Events like the execution of Alton Sterling in Baton Rouge are just a reminder of an unhealed wound - a history lesson that America was born with institutional racism in its DNA. A reminder of a birthday you know exists, but wish did not.
So what are we to do? I am left with the example of Mamie Till.
Mamie was Emmett Till's mother. Emmett was a 14 year-old boy who was murdered after allegedly flirting with a white woman. He was taken from a relative's home, beaten until they took one of his eye's out, shot through the head and dumped in the Tallahatchie River with a 70-pound cotton gin fan around his neck. His body was found several days later.
Despite pressure from the government, Mamie decided to have an open casket funeral for Emmett. As she stood at the pulpit, looking down at her only son's severely deformed body she said to mourners, "I don't have a minute to hate, I'll pursue justice for the rest of my life."
Camelback is my vision for pursuing justice. It's my medicine. It's my laughter to keep from crying. When I think about each of you fellows, I don't just see an idea, a corporate form, a team or technology. I see justice in action.
I see Larry pursuing justice so that we live in a society that values men – particularly black men – pursuing caring professions like teaching through Brothers Empowered to Teach.
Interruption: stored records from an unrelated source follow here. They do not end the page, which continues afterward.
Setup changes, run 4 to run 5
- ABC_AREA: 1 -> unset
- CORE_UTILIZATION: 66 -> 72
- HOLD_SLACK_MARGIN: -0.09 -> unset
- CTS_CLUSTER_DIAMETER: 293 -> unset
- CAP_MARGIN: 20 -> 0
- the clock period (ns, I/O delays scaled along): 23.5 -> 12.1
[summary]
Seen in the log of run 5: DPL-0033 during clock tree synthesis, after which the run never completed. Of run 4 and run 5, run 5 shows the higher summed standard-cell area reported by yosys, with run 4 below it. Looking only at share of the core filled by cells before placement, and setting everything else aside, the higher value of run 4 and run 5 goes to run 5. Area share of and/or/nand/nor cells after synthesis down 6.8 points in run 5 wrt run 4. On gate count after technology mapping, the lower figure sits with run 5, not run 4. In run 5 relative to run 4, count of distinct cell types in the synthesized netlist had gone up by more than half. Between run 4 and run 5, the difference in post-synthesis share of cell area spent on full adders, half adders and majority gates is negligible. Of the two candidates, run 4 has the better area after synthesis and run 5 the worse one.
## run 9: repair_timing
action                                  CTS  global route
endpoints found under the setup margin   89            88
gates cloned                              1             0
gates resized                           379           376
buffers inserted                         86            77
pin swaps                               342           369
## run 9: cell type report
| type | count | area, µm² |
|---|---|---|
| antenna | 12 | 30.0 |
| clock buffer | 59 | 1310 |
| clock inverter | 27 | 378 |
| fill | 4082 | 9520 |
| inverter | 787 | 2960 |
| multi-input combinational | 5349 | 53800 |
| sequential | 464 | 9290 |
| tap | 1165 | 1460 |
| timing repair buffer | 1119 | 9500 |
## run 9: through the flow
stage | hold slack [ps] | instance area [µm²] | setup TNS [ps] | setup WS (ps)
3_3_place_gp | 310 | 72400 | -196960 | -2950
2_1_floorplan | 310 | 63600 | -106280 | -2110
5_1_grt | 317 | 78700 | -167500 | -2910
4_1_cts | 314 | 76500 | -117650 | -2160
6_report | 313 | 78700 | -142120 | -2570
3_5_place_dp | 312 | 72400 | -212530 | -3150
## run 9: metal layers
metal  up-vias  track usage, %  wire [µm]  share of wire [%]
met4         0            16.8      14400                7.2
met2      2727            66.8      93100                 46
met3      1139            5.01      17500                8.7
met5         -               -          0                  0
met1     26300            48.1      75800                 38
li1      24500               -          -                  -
## run 1
## TIA
module TIA(A,  
			Din,  
			Dout,  
			CS_n,  
			CS,  
			R_W_n,  
			RDY,  
			MASTERCLK,  
			BUS_EN,  
			idump_in,  
			Ilatch,  
			HSYNC,  
			HBLANK,  
			VSYNC,  
			VBLANK,  
			COLOROUT,  
			RES_n,  
			audv0,  
			audv1);
==> flow/config.mk <==
export PLATFORM = sky130hd
export DESIGN_NAME = TIA
export DESIGN_NICKNAME = TIA
export VERILOG_FILES = /design/flow/design.v
export SDC_FILE = /design/flow/constraint.sdc
export NUM_CORES = 4
export LEC_CHECK = 0
export ABC_AREA = 0
export CAP_MARGIN = 20
export CELL_PAD_IN_SITES_DETAIL_PLACEMENT = 1
export CORE_MARGIN = 3
export CORE_UTILIZATION = 53
export GPL_TIMING_DRIVEN = 0
export HOLD_SLACK_MARGIN = 0.23
export MAX_ROUTING_LAYER = met5
export PLACE_DENSITY = 0.56
export SETUP_SLACK_MARGIN = 1.91
export SLEW_MARGIN = 10
==> flow/constraint.sdc <==
create_clock -name core_clock -period 9.08 [get_ports {MASTERCLK}]
set_input_delay 1.8160 -clock core_clock [delete_from_list [all_inputs] [get_ports {MASTERCLK}]]
set_output_delay 1.8160 -clock core_clock [all_outputs]
set_load 0.01 [all_outputs]
run.sh (not shown) runs the stock make flow with config.mk's settings and CLKGATE_MAP_FILE=.
What the final checks of run 1 revealed, after a flow that finished every stage, was a layout that fails on setup timing.
// FM_demodulator
module FM_demodulator
          (
           clk,
           reset,
           clk_enable,
           inp_I,
           inp_Q,
           out_fm
          );
make LEC_CHECK=0 CAP_MARGIN=20 CELL_PAD_IN_SITES_DETAIL_PLACEMENT=0 CORE_ASPECT_RATIO=0.74 CORE_MARGIN=2 CORE_UTILIZATION=62 CTS_CLUSTER_DIAMETER=151 CTS_CLUSTER_SIZE=100 GPL_TIMING_DRIVEN=1 MAX_ROUTING_LAYER=met4 SETUP_SLACK_MARGIN=3.73 SLEW_MARGIN=10 TNS_END_PERCENT=50 finish   # period 12.9 ns
run.sh (not shown) runs the stock make flow with config.mk's settings and CLKGATE_MAP_FILE=.
The first run completed, yet does not pass: setup timing.
Then changed:
- CAP_MARGIN: 20 -> 15
- CELL_PAD_IN_SITES_DETAIL_PLACEMENT: 0 -> not set
- CORE_ASPECT_RATIO: 0.74 -> not set
- CORE_UTILIZATION: 62 -> 72
- CTS_CLUSTER_DIAMETER: 151 -> 215
- CTS_CLUSTER_SIZE: 100 -> 34
- GPL_TIMING_DRIVEN: 1 -> not set
- MAX_ROUTING_LAYER: met4 -> not set
- SETUP_SLACK_MARGIN: 3.73 -> not set
- SLEW_MARGIN: 10 -> 20
- TNS_END_PERCENT: 50 -> not set
Result:
- The changed run completed, yet does not pass: setup timing
- worst setup slack improves by 0.20 ns
- global-route usage went up by 2.5 points
- hold slack improves by 0.016 ns
- routed wire length went down by 5.8%
- core utilization went up by 11 points
- synthesized cell count is unchanged
- count of clock-buffer cells in the layout went up by 10
- final area went down by 1.1%
- die area went down by 14%
Then changed:
- ABC_AREA: not set -> 1
- CAP_MARGIN: 15 -> 20
- CELL_PAD_IN_SITES_DETAIL_PLACEMENT: not set -> 0
- CORE_ASPECT_RATIO: not set -> 0.74
- CORE_UTILIZATION: 72 -> 47
- CTS_CLUSTER_DIAMETER: 215 -> 151
- CTS_CLUSTER_SIZE: 34 -> 98
- GPL_TIMING_DRIVEN: not set -> 1
- MAX_ROUTING_LAYER: not set -> met4
- SETUP_SLACK_MARGIN: not set -> 3.73
- SLEW_MARGIN: 20 -> 10
- TNS_END_PERCENT: not set -> 5
After rerunning: With this change the flow completed with no timing, DRC or antenna violations; register-to-register slack is better by 2.2 ns; wire length climbs by 41%; area after synthesis climbs by 3.2%; clock skew climbs by 0.012 ns; final cell count climbs by 24%; sequential share of layout area drops by 0.31 points; first-iteration DRC count climbs by 60%; setup slack is better by 2.0 ns; via count climbs by 14%.
Then changed:
- ABC_AREA: 1 -> not set
- CORE_UTILIZATION: 47 -> 63
- CTS_CLUSTER_SIZE: 98 -> 100
- TNS_END_PERCENT: 5 -> 70
Result: The new run completed and failed the layout checks on setup timing. Worst setup slack degrades by 2.3 ns. Sequential share of layout area came out higher by 0.31 points. Non-clock buffer count came out lower by 432. Global-route usage came out higher by 2.0 points. Design area came out lower by 7.4%.

---

## v48
Starting RTL as in the previous note.
make LEC_CHECK=0 CAP_MARGIN=15 CORE_MARGIN=2 CORE_UTILIZATION=72 CTS_CLUSTER_DIAMETER=215 CTS_CLUSTER_SIZE=34 PLACE_DENSITY=0.35 SETUP_SLACK_MARGIN=3.4 SLEW_MARGIN=20 finish   # period 12.9 ns
In v48 the implementation completed, yet the final layout does not meet the checks, the culprit being setup timing.
## Diff of input files: v49 against v48
- changing CORE_UTILIZATION from 72 to 65
- removing PLACE_DENSITY (formerly 0.35)
- removing SETUP_SLACK_MARGIN (formerly 3.4)
- removing CTS_CLUSTER_SIZE (formerly 34)
- changing CAP_MARGIN from 15 to 20
- changing the clock period (ns, I/O delays scaled along) from 12.9 to 20.6
--- outcome ---
Summary of v48 and v49: one run falls short of a clean finish, namely v48. What the final checks of v48 revealed, after a flow that finished every stage, was a layout that fails on setup timing. Post-route antenna net violation count came out exactly the same in v49 and v48. Core utilization in v49 vs v48: down 14 points. Global routing usage summed across all routing layers: lower on v49. When v49 is set beside v48, its critical path data required time turns out to be 7720 ps larger. The post-synthesis compound-gate area fraction was comparable across v49 and v48.
> inputs changed (v49 -> v42)
- an added CTS_CLUSTER_SIZE of 34
- a change of CAP_MARGIN from 20 to 15
- an added SETUP_SLACK_MARGIN of -0.54
- a change of CORE_UTILIZATION from 65 to 72
- a change of the clock period (ns, I/O delays scaled along) from 20.6 to 12.7
Results
- Setup slack of the most critical reg-to-reg path: v42 vs v49 down 5330 ps
- Slowest stage cell on the critical path = sky130_fd_sc_hd__xnor2_2: v49; slowest stage cell on the critical path = sky130_fd_sc_hd__fa_1: v42
- Summary — number of global-route vias before repair, v42 relative to v49: higher, by about 9%.
- Buffer count excluding the clock tree in the final layout for v42 is higher than for v49.
- Every stage of v42 finished as expected; the final checks, on the other hand, flagged setup timing, which means the layout fails.
Here is what was changed in the inputs of v8 compared with v42.
- clearing CTS_CLUSTER_SIZE, which used to be 34
- clearing CTS_CLUSTER_DIAMETER, which used to be 215
- swapping 72 for 40 in CORE_UTILIZATION
- clearing SETUP_SLACK_MARGIN, which used to be -0.54
- swapping 15 for 20 in CAP_MARGIN
- swapping 12.7 for 25.0 in the clock period (ns, I/O delays scaled along)
[summary]
v8 ran to completion and came out clean on the timing, design-rule and antenna checks. Cell area | v8 vs v42 | v8 smaller. Lower global-route usage goes to v8 over v42. From v42 to v8 the numbers moved as follows: area after detailed placement now smaller; area of the chip went up 79%. Comparing v42 and v8, detailed-routed wire length on met2 is lower on v42.
## flow/design.v

```verilog
module LASER (
    input CLK,
    input RST,
    input [3:0] X,
    input [3:0] Y,
    output reg [3:0] C1X,
    output reg [3:0] C1Y,
    output reg [3:0] C2X,
    output reg [3:0] C2Y,
    output reg DONE);
  parameter DATA_WIDTH      = 4;
  parameter VALID_POINT_NUM = 40;
  parameter VALID_POINT_NUM_BY_FOUR = 10;
  parameter ITER_NUM        = 4;
  parameter VALID_PTS_WIDTH       = 6;
  parameter RADIUS = 4;
  integer idx,depth;
  reg[6:0] currentState, nextState;
  localparam IDLE         = 7'b0000001;
  localparam RD_DATA      = 7'b0000010;
  localparam FIRST_TRY_C1 = 7'b0000100;
  localparam FIND_C2      = 7'b0001000;
  localparam FIND_C1      = 7'b0010000;
  localparam EVAL         = 7'b0100000;
  localparam FINISH         = 7'b1000000;
  wire state_IDLE         = currentState[0];
  wire state_RD_DATA      = currentState[1];
  wire state_FIRST_TRY_C1 = currentState[2];
  wire state_FIND_C2      = currentState[3];
  wire state_FIND_C1      = currentState[4];
  wire state_EVAL         = currentState[5];
  wire state_DONE         = currentState[6];
  reg[5:0] valid_pts_cnt;
  reg[DATA_WIDTH-1:0] row_ptr,col_ptr;
  reg[2:0] iters_cnt ;
  wire[1:0] rd_data_in_switch = valid_pts_cnt[1:0];
  reg[VALID_PTS_WIDTH-1:0] curr_valid_Num_acc_ff;
  reg[VALID_PTS_WIDTH-1:0] best_Num_ff;
  reg[DATA_WIDTH-1:0] bestC1X_ff,bestC1Y_ff,bestC2X_ff,bestC2Y_ff;
  reg[DATA_WIDTH-1:0] valid_pts_X_cir_buf[0:VALID_POINT_NUM_BY_FOUR-1][0:3];
  reg[DATA_WIDTH-1:0] valid_pts_Y_cir_buf[0:VALID_POINT_NUM_BY_FOUR-1][0:3];
  reg [VALID_PTS_WIDTH-1:0] det_inside_C1;
  reg [VALID_PTS_WIDTH-1:0] det_inside_C2;
  reg [VALID_PTS_WIDTH-1:0] curr_valid_Num_acc_wr;
  wire[3:0] pt_is_in;
  wire[DATA_WIDTH-1:0] current_validX1 = valid_pts_X_cir_buf[VALID_POINT_NUM_BY_FOUR-1][0];
  wire[DATA_WIDTH-1:0] current_validY1 = valid_pts_Y_cir_buf[VALID_POINT_NUM_BY_FOUR-1][0];
  wire[DATA_WIDTH-1:0] current_validX2 = valid_pts_X_cir_buf[VALID_POINT_NUM_BY_FOUR-1][1];
  wire[DATA_WIDTH-1:0] current_validY2 = valid_pts_Y_cir_buf[VALID_POINT_NUM_BY_FOUR-1][1];
  wire[DATA_WIDTH-1:0] current_validX3 = valid_pts_X_cir_buf[VALID_POINT_NUM_BY_FOUR-1][2];
  wire[DATA_WIDTH-1:0] current_validY3 = valid_pts_Y_cir_buf[VALID_POINT_NUM_BY_FOUR-1][2];
  wire[DATA_WIDTH-1:0] current_validX4 = valid_pts_X_cir_buf[VALID_POINT_NUM_BY_FOUR-1][3];
  wire[DATA_WIDTH-1:0] current_validY4 = valid_pts_Y_cir_buf[VALID_POINT_NUM_BY_FOUR-1][3];
  wire rd_data_done_f        = valid_pts_cnt == (VALID_POINT_NUM-1) && state_RD_DATA;
  wire valid_pts_traversed_f = valid_pts_cnt == (VALID_POINT_NUM_BY_FOUR-1) &&
       (state_FIND_C1 || state_FIND_C2 || state_FIRST_TRY_C1) ;
  wire first_try_done_f      = row_ptr == 15 && col_ptr == 15
       && state_FIRST_TRY_C1 && valid_pts_traversed_f;
  wire find_C2_done_f      = row_ptr == 15 && col_ptr == 15 && state_FIND_C2;
  wire find_C1_done_f      = row_ptr == 15 && col_ptr == 15 && state_FIND_C1;
  wire value_converged_f   = curr_valid_Num_acc_ff == best_Num_ff && state_EVAL;
  wire iters_done_f        = iters_cnt == ITER_NUM-1;
  always @(posedge CLK)
  begin
    if(RST)
    begin
      currentState <= RD_DATA;
    end
    else
    begin
      currentState <= nextState;
    end
  end
  always @(*)
  begin
    case (currentState)
      IDLE    :
      begin
        nextState            = RD_DATA;
      end
      RD_DATA :
      begin
        nextState            = rd_data_done_f   ? FIRST_TRY_C1 : RD_DATA;
      end
      FIRST_TRY_C1 :
      begin
        nextState            = first_try_done_f ? FIND_C2 : FIRST_TRY_C1;
      end
      FIND_C2 :
      begin
        nextState            = find_C2_done_f ? FIND_C1 : FIND_C2;
      end
      FIND_C1 :
      begin
        nextState            =  find_C1_done_f ? EVAL : FIND_C1;
      end
      EVAL    :
      begin
        nextState            = (iters_done_f || value_converged_f) ? FINISH:FIND_C2;
      end
      FINISH    :
      begin
        nextState            = IDLE;
      end
      default :
      begin
        nextState            = IDLE;
      end
    endcase
  end
  always @(posedge CLK)
  begin
    if(RST)
    begin
      row_ptr <= 0;
      col_ptr <= 0;
    end
    else if(state_IDLE || currentState != nextState)
    begin
      row_ptr <= 0;
      col_ptr <= 0;
    end
    else
    begin
      if(first_try_done_f || find_C1_done_f || find_C2_done_f)
      begin
        row_ptr  <= 0;
        col_ptr  <= 0;
      end
      else
      begin
        row_ptr  <= (col_ptr == 15) && valid_pts_traversed_f ?
                 row_ptr+1 : row_ptr ;
        col_ptr  <= valid_pts_traversed_f ?
                 ((col_ptr==15) ? 0 :col_ptr+1) : col_ptr;
      end
    end
  end
  always @(posedge CLK)
  begin
    if(RST)
    begin
      valid_pts_cnt <= 0;
    end
    else if(state_IDLE || currentState != nextState || valid_pts_traversed_f)
    begin
      valid_pts_cnt <= 0;
    end
    else if(state_RD_DATA)
    begin
      valid_pts_cnt <= valid_pts_cnt + 1;
    end
    else if(state_FIND_C1 || state_FIND_C2 || state_FIRST_TRY_C1)
    begin
      valid_pts_cnt <= valid_pts_cnt + 1;
    end
    else
    begin
      valid_pts_cnt <= valid_pts_cnt;
    end
  end
  always @(posedge CLK)
  begin
    if(RST)
    begin
      iters_cnt <= 0;
    end
    else if(state_IDLE)
    begin
      iters_cnt <= 0;
    end
    else if(find_C1_done_f)
    begin
      iters_cnt <= iters_cnt + 1;
    end
    else
    begin
      ;
    end
  end
  always @(posedge CLK)
  begin
    if(state_RD_DATA)
    begin
      for ( depth = 0 ; depth < 4 ; depth = depth + 1)
        for(idx = 1 ; idx < VALID_POINT_NUM_BY_FOUR ; idx = idx+1)
        begin
          if(rd_data_in_switch==2'b00)
          begin
            valid_pts_X_cir_buf[idx][depth] <= valid_pts_X_cir_buf[idx-1][depth];
            valid_pts_Y_cir_buf[idx][depth] <= valid_pts_Y_cir_buf[idx-1][depth];
          end
        end
      case(rd_data_in_switch)
        2'b00:
        begin
          valid_pts_X_cir_buf[0][0] <= X;
          valid_pts_Y_cir_buf[0][0] <= Y;
        end
        2'b01:
        begin
          valid_pts_X_cir_buf[0][1] <= X;
          valid_pts_Y_cir_buf[0][1] <= Y;
        end
        2'b10:
        begin
          valid_pts_X_cir_buf[0][2] <= X;
          valid_pts_Y_cir_buf[0][2] <= Y;
        end
        2'b11:
        begin
          valid_pts_X_cir_buf[0][3] <= X;
          valid_pts_Y_cir_buf[0][3] <= Y;
        end
        default:
        begin
          valid_pts_X_cir_buf[0][0] <= 0;
          valid_pts_Y_cir_buf[0][0] <= 0;
        end
      endcase
    end
    else if((state_FIND_C1 || state_FIRST_TRY_C1 || state_FIND_C2))
    begin
      for(depth = 0 ;depth < 4 ; depth= depth + 1)
        for(idx = 1 ; idx < VALID_POINT_NUM_BY_FOUR ; idx = idx+1)
        begin
          valid_pts_X_cir_buf[idx][depth] <= valid_pts_X_cir_buf[idx-1][depth];
          valid_pts_Y_cir_buf[idx][depth] <= valid_pts_Y_cir_buf[idx-1][depth];
          valid_pts_X_cir_buf[0][depth] <= valid_pts_X_cir_buf[VALID_POINT_NUM_BY_FOUR-1][depth];
          valid_pts_Y_cir_buf[0][depth] <= valid_pts_Y_cir_buf[VALID_POINT_NUM_BY_FOUR-1][depth];
        end
    end
    else
    begin
      ;
    end
  end
  always @(posedge CLK)
  begin
    if(RST)
    begin
      bestC1X_ff <= 0;
      bestC1Y_ff <= 0;
      bestC2X_ff <= 0;
      bestC2Y_ff <= 0;
      best_Num_ff <= 0;
    end
    else if(state_IDLE)
    begin
      bestC1X_ff <= 0;
      bestC1Y_ff <= 0;
      bestC2X_ff <= 0;
      bestC2Y_ff <= 0;
      best_Num_ff <= 0;
    end
    else if(state_FIRST_TRY_C1 || state_FIND_C1)
    begin
      if(curr_valid_Num_acc_wr >= best_Num_ff)
      begin
        bestC1X_ff <= col_ptr;
        bestC1Y_ff <= row_ptr;
        best_Num_ff <= curr_valid_Num_acc_wr;
      end
      else
      begin
        ;
      end
    end
    else if(state_FIND_C2)
    begin
      if(curr_valid_Num_acc_wr >= best_Num_ff)
      begin
        bestC2X_ff <= col_ptr;
        bestC2Y_ff <= row_ptr;
        best_Num_ff <= curr_valid_Num_acc_wr;
      end
      else
      begin
        ;
      end
    end
    else
    begin
      bestC1X_ff <= bestC1X_ff;
      bestC1Y_ff <= bestC1Y_ff;
      bestC2X_ff <= bestC2X_ff;
      bestC2Y_ff <= bestC2Y_ff;
      best_Num_ff <= best_Num_ff;
    end
  end
  always @(posedge CLK)
  begin
    if(RST)
    begin
      C1X <= 0;
      C1Y <= 0;
      C2X <= 0;
      C2Y <= 0;
      DONE <= 0;
    end
    else if(state_IDLE)
    begin
      C1X <= 0;
      C1Y <= 0;
      C2X <= 0;
      C2Y <= 0;
      DONE <= 0;
    end
    else if(state_DONE)
    begin
      C1X <= bestC1X_ff;
      C1Y <= bestC1Y_ff;
      C2X <= bestC2X_ff;
      C2Y <= bestC2Y_ff;
      DONE <= 1;
    end
    else
    begin
      ;
    end
  end
  reg[DATA_WIDTH-1:0] C1_Xin;
  reg[DATA_WIDTH-1:0] C1_Yin;
  wire[DATA_WIDTH-1:0] C1_Xin_feed = C1_Xin;
  wire[DATA_WIDTH-1:0] C1_Yin_feed = C1_Yin;
  reg[DATA_WIDTH-1:0] C2_Xin;
  reg[DATA_WIDTH-1:0] C2_Yin;
  wire[DATA_WIDTH-1:0] C2_Xin_feed = C2_Xin;
  wire[DATA_WIDTH-1:0] C2_Yin_feed = C2_Yin;
  always @(*)
  begin:DET_IN_INPUTS
    if(state_FIRST_TRY_C1)
    begin
      C1_Xin = col_ptr;
      C1_Yin = row_ptr;
      C2_Xin = col_ptr;
      C2_Yin = row_ptr;
    end
    else if(state_FIND_C1)
    begin
      C1_Xin = col_ptr;
      C1_Yin = row_ptr;
      C2_Xin = bestC2X_ff;
      C2_Yin = bestC2Y_ff;
    end
    else if(state_FIND_C2)
    begin
      C1_Xin = bestC1X_ff;
      C1_Yin = bestC1Y_ff;
      C2_Xin = col_ptr;
      C2_Yin = row_ptr;
    end
    else
    begin
      C1_Xin = 0;
      C1_Yin = 0;
      C2_Xin = 0;
      C2_Yin = 0;
    end
  end
  always @(posedge CLK )
  begin
    if(RST)
    begin
      curr_valid_Num_acc_ff <= 0;
    end
    else if(state_IDLE || valid_pts_traversed_f||currentState!=nextState)
    begin
      curr_valid_Num_acc_ff <= 0;
    end
    else if(state_FIND_C1 || state_FIND_C2 || state_FIRST_TRY_C1)
    begin
      curr_valid_Num_acc_ff <= curr_valid_Num_acc_wr;
    end
    else
    begin
      curr_valid_Num_acc_ff <= curr_valid_Num_acc_ff;
    end
  end
  always @(*)
  begin
    curr_valid_Num_acc_wr = (pt_is_in[0] + pt_is_in[1]) + (pt_is_in[2] +pt_is_in[3])
                          + curr_valid_Num_acc_ff;
  end
  det_inside
    #(
      .RADIUS (RADIUS )
    )
    u_det_inside0(
      .circle1X (C1_Xin_feed ),
      .circle1Y (C1_Yin_feed ),
      .circle2X (C2_Xin_feed ),
      .circle2Y (C2_Yin_feed ),
      .validX   (current_validX1),
      .validY   (current_validY1),
      .pt_is_in (pt_is_in[0] )
    );
  det_inside
    #(
      .RADIUS (RADIUS )
    )
    u_det_inside1(
      .circle1X (C1_Xin_feed ),
      .circle1Y (C1_Yin_feed ),
      .circle2X (C2_Xin_feed ),
      .circle2Y (C2_Yin_feed ),
      .validX   (current_validX2),
      .validY   (current_validY2),
      .pt_is_in (pt_is_in[1] )
    );
  det_inside
    #(
      .RADIUS (RADIUS )
    )
    u_det_inside2(
      .circle1X (C1_Xin_feed ),
      .circle1Y (C1_Yin_feed ),
      .circle2X (C2_Xin_feed ),
      .circle2Y (C2_Yin_feed ),
      .validX   (current_validX3   ),
      .validY   (current_validY3  ),
      .pt_is_in (pt_is_in[2] )
    );
  det_inside
    #(
      .RADIUS (RADIUS )
    )
    u_det_inside3(
      .circle1X (C1_Xin_feed ),
      .circle1Y (C1_Yin_feed ),
      .circle2X (C2_Xin_feed ),
      .circle2Y (C2_Yin_feed ),
      .validX   (current_validX4   ),
      .validY   (current_validY4   ),
      .pt_is_in (pt_is_in[3] )
    );
endmodule
module det_inside(input[3:0] circle1X,
                    input[3:0] circle1Y,
                    input[3:0] circle2X,
                    input[3:0] circle2Y,
                    input[3:0] validX,
                    input[3:0] validY,
                    output pt_is_in);
  parameter RADIUS = 4;
  reg det_inside_C1,det_inside_C2;
  wire signed[4:0] dispC1X = validX - circle1X;
  reg[3:0] absDispC1X;
  wire signed[4:0] dispC1Y = validY - circle1Y;
  reg[3:0] absDispC1Y;
  wire signed[4:0] dispC2X = validX - circle2X;
  reg[3:0] absDispC2X;
  wire signed[4:0] dispC2Y = validY - circle2Y;
  reg[3:0] absDispC2Y;
  always @(*)
  begin: absoulute
    if(dispC1X > 0)
    begin
      absDispC1X = dispC1X;
    end
    else
    begin
      absDispC1X = ~dispC1X+1;
    end
    if(dispC1Y > 0)
    begin
      absDispC1Y = dispC1Y;
    end
    else
    begin
      absDispC1Y = ~dispC1Y+1;
    end
    if(dispC2X > 0)
    begin
      absDispC2X = dispC2X;
    end
    else
    begin
      absDispC2X = ~dispC2X+1;
    end
    if(dispC2Y > 0)
    begin
      absDispC2Y = dispC2Y;
    end
    else
    begin
      absDispC2Y = ~dispC2Y+1;
    end
  end
  always@(*)
  begin: DET_INSIDE
    det_inside_C1 = ((absDispC1X == RADIUS) && (absDispC1Y == 0))
                  || ((absDispC1X == 0) && (absDispC1Y == RADIUS))
                  || (((absDispC1X <= RADIUS - 1) && (absDispC1Y <= RADIUS - 1))
                      && ~((absDispC1X == RADIUS - 1) && (absDispC1Y == RADIUS - 1)));
    det_inside_C2 = ((absDispC2X == RADIUS) && (absDispC2Y == 0))
                  || ((absDispC2X == 0) && (absDispC2Y == RADIUS))
                  || (((absDispC2X <= RADIUS - 1) && (absDispC2Y <= RADIUS - 1))
                      && ~((absDispC2X == RADIUS - 1) && (absDispC2Y == RADIUS - 1)));
  end
  assign pt_is_in = det_inside_C1 || det_inside_C2;
endmodule
```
I see Charla pursuing justice for students like her own children. Young people who need a school that cultivates and affirms their genius through Learning by Design Charter School.
I see Andrew pursuing justice by ensuring the "special education" teachers responsible for educating seven million young people – many of whom are young black boys – have the tools they need to provide them an equal education because of LiftED.
I see William pursuing justice by protecting Black Genius when he educates and empowers families with the tools to shield them from a culture that too often demonstrates it does not value their body let alone their mind.
I see Nicole pursuing justice by creating Yoga Foster which allows children in our poorest communities to cope with the PTSD that results from living in urban and rural poor America.
I see Blair pursuing justice by ensuring that every student – particular those in under-resourced schools – receive the feedback they deserve because of the The Graide Network.
I see Eric pursuing justice by ensuring that first-generation students who want to attend college never have to apply alone through Admit.Me.
I see Sunny pursuing justice by ensuring that families and children interact with a healthcare system that speaks to them, but not at them through Tiny Docs.
While my heart is still broken, I am focused and energized in our collective pursuit of justice for all.